I invite you all to think with an open mind about how you related to each other before the corona days. What were your social interactions like? How invested were you in your relationships; personal and professional? Are we seriously fooling ourselves imagining that social distancing has started now?

When I moved to Islamabad, out of fear of loneliness, I jumped into the social scene and fully invested myself in making new friends. What stood out for me was that in spite of the numerous get togethers I attended, I didn’t get the chance to know anyone more than their names and maybe a little bit more, yet my Facebook wall was filled with countless pictures we had taken with each other. And the funny thing was that more than a casual “kia haal” which is a fragment and not even a full sentence, hours were spent just getting the perfect picture and with no innate desire to know each other.

Needless to say, I felt lonelier than before and being mostly camera shy all my life, the socialising I realised wasn’t my piece of cake. Lucky for me, I discovered my career and the journey of becoming a therapist consumed me. Most importantly, I started traveling on the road to self-awareness and the realisation that connecting to my real self was the key to being more connected with others.

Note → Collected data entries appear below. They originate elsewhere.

File: src/rtl/fetch_unit_pkg.sv
// -----------------------------------------------------------------------------
// fetch_unit_pkg
//   Shared definitions for the instruction-fetch front end: the NOP encoding
//   used to fill an invalidated IF/ID slot, the default reset vector, the
//   fetch FSM state type and the sequential-PC helper.
// -----------------------------------------------------------------------------
package fetch_unit_pkg;

    // addi x0, x0, 0
    localparam logic [31:0] NOP_INSTR    = 32'h0000_0013;
    localparam logic [31:0] RESET_VECTOR = 32'h0000_0000;

    typedef enum logic [1:0] {
        F_REQ  = 2'd0,  // free to issue a request
        F_WAIT = 2'd1,  // one request outstanding, its data is wanted
        F_DROP = 2'd2   // one request outstanding, its data is wrong-path
    } fetch_state_t;

    // Sequential fetch address; wraps modulo 2^32.
    function automatic logic [31:0] pc_next(input logic [31:0] pc);
        return pc + 32'd4;
    endfunction

endpackage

At the risk of sounding judgmental but speaking more from a curious place, I feel we had never been more disconnected in our lives before the pandemic. And this disconnect emerges from our disconnect with our own selves as we surrender to our false self that we have created based on our ambition, material goals, relationship criteria successes and career targets. The funny thing is that we might think they are our goals but in most cases, we have inherited them from others including family and life experiences. I consciously choose to call it false but before I get into what it means and what a real self would look like let’s understand what ‘self’ means.

Self refers to who I think I am in this world, who I consider myself to be and how others see me. The traits might be encapsulated in a shortlist of all-encompassing features that I find important.

The real self would be who we are meant to be without the years of conditioning, inherited values and ideas from family and life experiences. Here I am not discounting that the parenting and life experiences would form the real self, but it would include healthy conditions like universal values of honesty for example, or to be loved and nurtured consistently by primary caregivers.

On the other end, the ‘false self’ emerges as we are exposed to difficult circumstances like trauma, abuse, unhealthy unstable parenting and to fight the emotional pain we start developing defence mechanisms which become part of our false self. Defence mechanisms are behaviours people use to separate themselves from unpleasant events, actions, or thoughts and thus create the psyche of false self.

An example would be someone who uses denial to forget what happened in their lives and present a false happy self by throwing parties and presenting an exultant front, not acknowledging the sadness they have experienced. This would not stop the unprocessed parts to play out in other ways like psychosomatic disorders or superficial relationships with others.

This is the time for deeper exploration to see who you truly are, to take out the demons from the closets or more importantly to start being honest with yourself. A good starting point would be asking yourself if you imagine you were born this way? Aren’t you curious to know who else you could have been had those dysfunctional experiences not taken place? Experiencing pain is universal to all human beings and even a single experience can contribute to the forming of the false self.

Start the relationship with yourself first and this would lead to more healthy and connected relationships with others. And when that happens no zoom or skype or lockdown will come in the way!